Are you referring to the load balancer proxy? IMHO, the SIP-aware load balancer makes things a bit messy. It sounds to me that the LVS + tunneling/direct routing + virtual IP on dummy adapter is a better solution.
In my configuration I use shared remote DB cluster (with replication). Each ser see it as one-public-IP (exactly the approach you named for SIP). May be it's good idea to use local DB clusters, but if you have more than 2 servers your replication algorythm gonna be complex. Additional problem - it still doesn't solve usrloc synchronization - you still have to use t_replicate()...
I'm not sure if I understand. So, you have 2 servers at two location, each location with a shared DB and then replication across an IPsec tunnel??
IMHO, mysql 3.23.x two-way replication is quite shaky and dangerous to rely on. With no locking, you will easily get overwrites and you have to be very sure that your application doesn't mess up the DB. I haven't looked at mysql 4.1 clustering, but from the little I have seen, it looks good. Is that what you use?
I agree.

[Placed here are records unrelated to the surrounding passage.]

What follows belongs to an exercise in optimizing a design on an open flow for small area, a short achievable clock period and few clock cycles per item; a production flow would make more cautious choices.
Only simulation tests tie the RTL to the original design; equivalence was not proved.
Power and IR drop assume default switching activity.

===== flow/constraint.sdc =====
create_clock -name core_clock -period 4.5 [get_ports {aclk}]
set_input_delay 0.9000 -clock core_clock [delete_from_list [all_inputs] [get_ports {aclk}]]
set_output_delay 0.9000 -clock core_clock [all_outputs]
set_load 0.01 [all_outputs]

===== flow/config.mk =====
export PLATFORM = sky130hd
export DESIGN_NAME = scancode_to_char_buffer
export DESIGN_NICKNAME = scancode_to_char_buffer
export VERILOG_FILES = /design/flow/design.v
export SDC_FILE = /design/flow/constraint.sdc
export NUM_CORES = 4
export LEC_CHECK = 0
export CAP_MARGIN = 20
export CORE_MARGIN = 2
export CORE_UTILIZATION = 60
export CTS_CLUSTER_DIAMETER = 120
export CTS_CLUSTER_SIZE = 24
export SETUP_SLACK_MARGIN = 2.2
export SLEW_MARGIN = 20
export TNS_END_PERCENT = 10

===== flow/flow/run.sh =====
#!/bin/bash
# The standard layout, with the port buffers made as sky130_fd_sc_hd__buf_4
# instead of the default delay cell, which the footprint-matched resizer
# cannot swap for a faster buffer afterwards; the resizer may also change
# a cell for one of another footprint. Make's full output goes to
# flow_make.log; each ORFS step keeps its own log under orfs/logs/.
set -euo pipefail
export BUFFER_PORTS_ARGS="-buffer_cell sky130_fd_sc_hd__buf_4"
bash standard.sh "BUFFER_PORTS_ARGS=$BUFFER_PORTS_ARGS" MATCH_CELL_FOOTPRINT=0 finish > flow_make.log 2>&1

===== flow/standard.sh =====
#!/bin/bash
# synth_recipe.tcl (not shown) runs the flow's synth.tcl, then flattens the netlist and writes it again
# the make line also repeats each setting of config.mk as NAME=value (left out here)
make -C /OpenROAD-flow-scripts/flow DESIGN_CONFIG=/design/flow/config.mk WORK_HOME=/design/flow/orfs CLKGATE_MAP_FILE= SYNTH_SCRIPT=/design/flow/synth_recipe.tcl "${@:-finish}"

That is why we use MySQL 4.1.
With regard to t_replicate() - it doesn't work for more than 2
servers, so I used exactly forward_tcp() and save_noreply() (you're absolutely right - this works fine so far); all sers are happy. Of course, this causes additional traffic. Interesting whether Paul's FIFO patch reduces traffic between sers?
I believe Paul uses forward_tcp() and save_memory() to save the location to the replicated server's memory, while the save("location") on the primary server will store to the DB (which then replicates on the DB level).
My ser.cfg uses t_replicate() and save_memory() with our urecord.c patch applied. save_memory() does not work when the db_mode is write-through. What happens is save() is called from SIP-01 which does either an INSERT or UPDATE sql on the location table.
But save_memory() attempts to do the same thing on SIP-02 (only in write-through mode). So we had to patch usrloc's urecord.c file to have it honor a flag called FL_MEM because if I call save_memory("location") I demand that ser only save to memory - but it doesn't so this, IMHO is a bug.
I posted a patch for this last Thursday to serdev, but unfortunately we identified another related bug in ser, so a revised patch is needed, which I'll try to post tomorrow.
Regards, Paul
g-)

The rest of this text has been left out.